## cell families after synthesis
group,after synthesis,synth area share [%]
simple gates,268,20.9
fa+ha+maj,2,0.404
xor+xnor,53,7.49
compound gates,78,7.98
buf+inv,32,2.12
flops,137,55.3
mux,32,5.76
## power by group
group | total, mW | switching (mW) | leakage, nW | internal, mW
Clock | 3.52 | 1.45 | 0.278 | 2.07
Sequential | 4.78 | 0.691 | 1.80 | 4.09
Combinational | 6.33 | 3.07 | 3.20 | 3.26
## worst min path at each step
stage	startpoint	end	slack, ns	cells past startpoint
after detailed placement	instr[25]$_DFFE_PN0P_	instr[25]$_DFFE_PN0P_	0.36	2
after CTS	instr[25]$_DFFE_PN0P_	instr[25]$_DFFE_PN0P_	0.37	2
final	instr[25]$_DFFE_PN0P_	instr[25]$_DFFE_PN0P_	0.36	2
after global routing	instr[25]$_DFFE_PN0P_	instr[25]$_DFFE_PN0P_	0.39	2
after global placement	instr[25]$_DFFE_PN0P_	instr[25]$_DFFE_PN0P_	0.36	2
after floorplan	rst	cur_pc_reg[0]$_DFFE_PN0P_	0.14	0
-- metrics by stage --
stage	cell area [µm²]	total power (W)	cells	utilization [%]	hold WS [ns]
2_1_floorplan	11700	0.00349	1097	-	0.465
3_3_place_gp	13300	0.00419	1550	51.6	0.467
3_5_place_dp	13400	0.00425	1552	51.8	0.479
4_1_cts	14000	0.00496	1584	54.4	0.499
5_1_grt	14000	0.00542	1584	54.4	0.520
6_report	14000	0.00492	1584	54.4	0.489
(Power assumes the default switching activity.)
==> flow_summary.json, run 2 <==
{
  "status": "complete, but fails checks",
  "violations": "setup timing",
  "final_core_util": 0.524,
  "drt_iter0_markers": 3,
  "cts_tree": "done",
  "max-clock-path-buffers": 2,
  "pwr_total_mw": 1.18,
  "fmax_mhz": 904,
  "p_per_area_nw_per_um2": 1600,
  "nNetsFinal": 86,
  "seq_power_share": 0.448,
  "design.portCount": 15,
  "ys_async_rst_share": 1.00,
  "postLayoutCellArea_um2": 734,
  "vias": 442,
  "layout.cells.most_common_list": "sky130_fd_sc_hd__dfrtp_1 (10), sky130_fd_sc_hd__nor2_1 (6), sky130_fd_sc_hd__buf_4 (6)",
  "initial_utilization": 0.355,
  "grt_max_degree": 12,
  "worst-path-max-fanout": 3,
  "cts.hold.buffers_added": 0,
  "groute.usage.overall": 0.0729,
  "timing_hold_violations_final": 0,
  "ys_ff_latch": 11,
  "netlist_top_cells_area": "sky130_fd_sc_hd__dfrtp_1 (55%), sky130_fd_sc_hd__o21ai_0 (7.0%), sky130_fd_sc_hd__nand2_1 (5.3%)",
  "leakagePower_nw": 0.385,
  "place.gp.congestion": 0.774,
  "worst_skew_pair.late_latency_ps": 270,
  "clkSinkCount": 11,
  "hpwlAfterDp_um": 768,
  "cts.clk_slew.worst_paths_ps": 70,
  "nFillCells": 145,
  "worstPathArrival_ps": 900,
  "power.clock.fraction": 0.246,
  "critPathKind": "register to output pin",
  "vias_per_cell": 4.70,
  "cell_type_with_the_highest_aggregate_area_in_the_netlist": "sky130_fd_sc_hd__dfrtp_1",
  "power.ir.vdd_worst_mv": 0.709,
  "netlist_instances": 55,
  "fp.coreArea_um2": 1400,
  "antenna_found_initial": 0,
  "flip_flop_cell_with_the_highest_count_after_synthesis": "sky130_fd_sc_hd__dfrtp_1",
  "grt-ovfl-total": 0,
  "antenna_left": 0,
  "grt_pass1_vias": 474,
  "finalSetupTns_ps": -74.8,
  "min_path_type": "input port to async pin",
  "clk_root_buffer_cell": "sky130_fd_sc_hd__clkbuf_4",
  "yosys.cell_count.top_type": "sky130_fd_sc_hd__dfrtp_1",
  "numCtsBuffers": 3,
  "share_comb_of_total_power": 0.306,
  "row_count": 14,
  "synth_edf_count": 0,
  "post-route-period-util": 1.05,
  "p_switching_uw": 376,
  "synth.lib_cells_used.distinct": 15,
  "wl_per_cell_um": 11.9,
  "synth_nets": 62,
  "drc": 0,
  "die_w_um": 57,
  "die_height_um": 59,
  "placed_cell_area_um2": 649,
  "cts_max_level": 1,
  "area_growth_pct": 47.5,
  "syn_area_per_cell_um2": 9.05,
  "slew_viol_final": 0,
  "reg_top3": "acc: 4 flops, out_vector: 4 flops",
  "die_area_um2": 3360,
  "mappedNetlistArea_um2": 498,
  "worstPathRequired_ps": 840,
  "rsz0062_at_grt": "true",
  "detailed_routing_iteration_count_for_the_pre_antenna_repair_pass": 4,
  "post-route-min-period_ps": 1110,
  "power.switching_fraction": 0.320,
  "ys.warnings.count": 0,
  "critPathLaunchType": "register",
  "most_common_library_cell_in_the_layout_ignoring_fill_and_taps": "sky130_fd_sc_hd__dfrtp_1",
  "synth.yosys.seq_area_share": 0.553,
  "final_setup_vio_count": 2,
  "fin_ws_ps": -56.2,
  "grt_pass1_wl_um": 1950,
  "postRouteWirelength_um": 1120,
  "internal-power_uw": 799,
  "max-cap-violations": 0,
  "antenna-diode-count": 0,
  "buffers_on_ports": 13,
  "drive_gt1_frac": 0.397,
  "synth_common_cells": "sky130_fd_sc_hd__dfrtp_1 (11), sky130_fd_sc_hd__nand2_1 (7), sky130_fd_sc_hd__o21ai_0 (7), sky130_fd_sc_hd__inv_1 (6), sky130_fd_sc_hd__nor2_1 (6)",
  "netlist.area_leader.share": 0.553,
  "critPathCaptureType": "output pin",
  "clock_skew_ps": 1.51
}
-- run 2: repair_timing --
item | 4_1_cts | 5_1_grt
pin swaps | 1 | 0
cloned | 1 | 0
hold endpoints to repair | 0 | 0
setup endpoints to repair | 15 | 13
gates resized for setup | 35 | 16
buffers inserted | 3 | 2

* **Exercise goal**: Every record must be transcribed precisely, down to the last character.

* **Exercise output**:
## cell families after synthesis
group,after synthesis,synth area share [%]
simple gates,268,20.9
fa+ha+maj,2,0.404
xor+xnor,53,7.49
compound gates,78,7.98
buf+inv,32,2.12
flops,137,55.3
mux,32,5.76
## power by group
group | total, mW | switching (mW) | leakage, nW | internal, mW
Clock | 3.52 | 1.45 | 0.278 | 2.07
Sequential | 4.78 | 0.691 | 1.80 | 4.09
Combinational | 6.33 | 3.07 | 3.20 | 3.26
## worst min path at each step
stage	startpoint	end	slack, ns	cells past startpoint
after detailed placement	instr[25]$_DFFE_PN0P_	instr[25]$_DFFE_PN0P_	0.36	2
after CTS	instr[25]$_DFFE_PN0P_	instr[25]$_DFFE_PN0P_	0.37	2
final	instr[25]$_DFFE_PN0P_	instr[25]$_DFFE_PN0P_	0.36	2
after global routing	instr[25]$_DFFE_PN0P_	instr[25]$_DFFE_PN0P_	0.39	2
after global placement	instr[25]$_DFFE_PN0P_	instr[25]$_DFFE_PN0P_	0.36	2
after floorplan	rst	cur_pc_reg[0]$_DFFE_PN0P_	0.14	0
-- metrics by stage --
stage	cell area [µm²]	total power (W)	cells	utilization [%]	hold WS [ns]
2_1_floorplan	11700	0.00349	1097	-	0.465
3_3_place_gp	13300	0.00419	1550	51.6	0.467
3_5_place_dp	13400	0.00425	1552	51.8	0.479
4_1_cts	14000	0.00496	1584	54.4	0.499
5_1_grt	14000	0.00542	1584	54.4	0.520
6_report	14000	0.00492	1584	54.4	0.489
(Power assumes the default switching activity.)
==> flow_summary.json, run 2 <==
{
  "status": "complete, but fails checks",
  "violations": "setup timing",
  "final_core_util": 0.524,
  "drt_iter0_markers": 3,
  "cts_tree": "done",
  "max-clock-path-buffers": 2,
  "pwr_total_mw": 1.18,
  "fmax_mhz": 904,
  "p_per_area_nw_per_um2": 1600,
  "nNetsFinal": 86,
  "seq_power_share": 0.448,
  "design.portCount": 15,
  "ys_async_rst_share": 1.00,
  "postLayoutCellArea_um2": 734,
  "vias": 442,
  "layout.cells.most_common_list": "sky130_fd_sc_hd__dfrtp_1 (10), sky130_fd_sc_hd__nor2_1 (6), sky130_fd_sc_hd__buf_4 (6)",
  "initial_utilization": 0.355,
  "grt_max_degree": 12,
  "worst-path-max-fanout": 3,
  "cts.hold.buffers_added": 0,
  "groute.usage.overall": 0.0729,
  "timing_hold_violations_final": 0,
  "ys_ff_latch": 11,
  "netlist_top_cells_area": "sky130_fd_sc_hd__dfrtp_1 (55%), sky130_fd_sc_hd__o21ai_0 (7.0%), sky130_fd_sc_hd__nand2_1 (5.3%)",
  "leakagePower_nw": 0.385,
  "place.gp.congestion": 0.774,
  "worst_skew_pair.late_latency_ps": 270,
  "clkSinkCount": 11,
  "hpwlAfterDp_um": 768,
  "cts.clk_slew.worst_paths_ps": 70,
  "nFillCells": 145,
  "worstPathArrival_ps": 900,
  "power.clock.fraction": 0.246,
  "critPathKind": "register to output pin",
  "vias_per_cell": 4.70,
  "cell_type_with_the_highest_aggregate_area_in_the_netlist": "sky130_fd_sc_hd__dfrtp_1",
  "power.ir.vdd_worst_mv": 0.709,
  "netlist_instances": 55,
  "fp.coreArea_um2": 1400,
  "antenna_found_initial": 0,
  "flip_flop_cell_with_the_highest_count_after_synthesis": "sky130_fd_sc_hd__dfrtp_1",
  "grt-ovfl-total": 0,
  "antenna_left": 0,
  "grt_pass1_vias": 474,
  "finalSetupTns_ps": -74.8,
  "min_path_type": "input port to async pin",
  "clk_root_buffer_cell": "sky130_fd_sc_hd__clkbuf_4",
  "yosys.cell_count.top_type": "sky130_fd_sc_hd__dfrtp_1",
  "numCtsBuffers": 3,
  "share_comb_of_total_power": 0.306,
  "row_count": 14,
  "synth_edf_count": 0,
  "post-route-period-util": 1.05,
  "p_switching_uw": 376,
  "synth.lib_cells_used.distinct": 15,
  "wl_per_cell_um": 11.9,
  "synth_nets": 62,
  "drc": 0,
  "die_w_um": 57,
  "die_height_um": 59,
  "placed_cell_area_um2": 649,
  "cts_max_level": 1,
  "area_growth_pct": 47.5,
  "syn_area_per_cell_um2": 9.05,
  "slew_viol_final": 0,
  "reg_top3": "acc: 4 flops, out_vector: 4 flops",
  "die_area_um2": 3360,
  "mappedNetlistArea_um2": 498,
  "worstPathRequired_ps": 840,
  "rsz0062_at_grt": "true",
  "detailed_routing_iteration_count_for_the_pre_antenna_repair_pass": 4,
  "post-route-min-period_ps": 1110,
  "power.switching_fraction": 0.320,
  "ys.warnings.count": 0,
  "critPathLaunchType": "register",
  "most_common_library_cell_in_the_layout_ignoring_fill_and_taps": "sky130_fd_sc_hd__dfrtp_1",
  "synth.yosys.seq_area_share": 0.553,
  "final_setup_vio_count": 2,
  "fin_ws_ps": -56.2,
  "grt_pass1_wl_um": 1950,
  "postRouteWirelength_um": 1120,
  "internal-power_uw": 799,
  "max-cap-violations": 0,
  "antenna-diode-count": 0,
  "buffers_on_ports": 13,
  "drive_gt1_frac": 0.397,
  "synth_common_cells": "sky130_fd_sc_hd__dfrtp_1 (11), sky130_fd_sc_hd__nand2_1 (7), sky130_fd_sc_hd__o21ai_0 (7), sky130_fd_sc_hd__inv_1 (6), sky130_fd_sc_hd__nor2_1 (6)",
  "netlist.area_leader.share": 0.553,
  "critPathCaptureType": "output pin",
  "clock_skew_ps": 1.51
}
-- run 2: repair_timing --
item | 4_1_cts | 5_1_grt
pin swaps | 1 | 0
cloned | 1 | 0
hold endpoints to repair | 0 | 0
setup endpoints to repair | 15 | 13
gates resized for setup | 35 | 16
buffers inserted | 3 | 2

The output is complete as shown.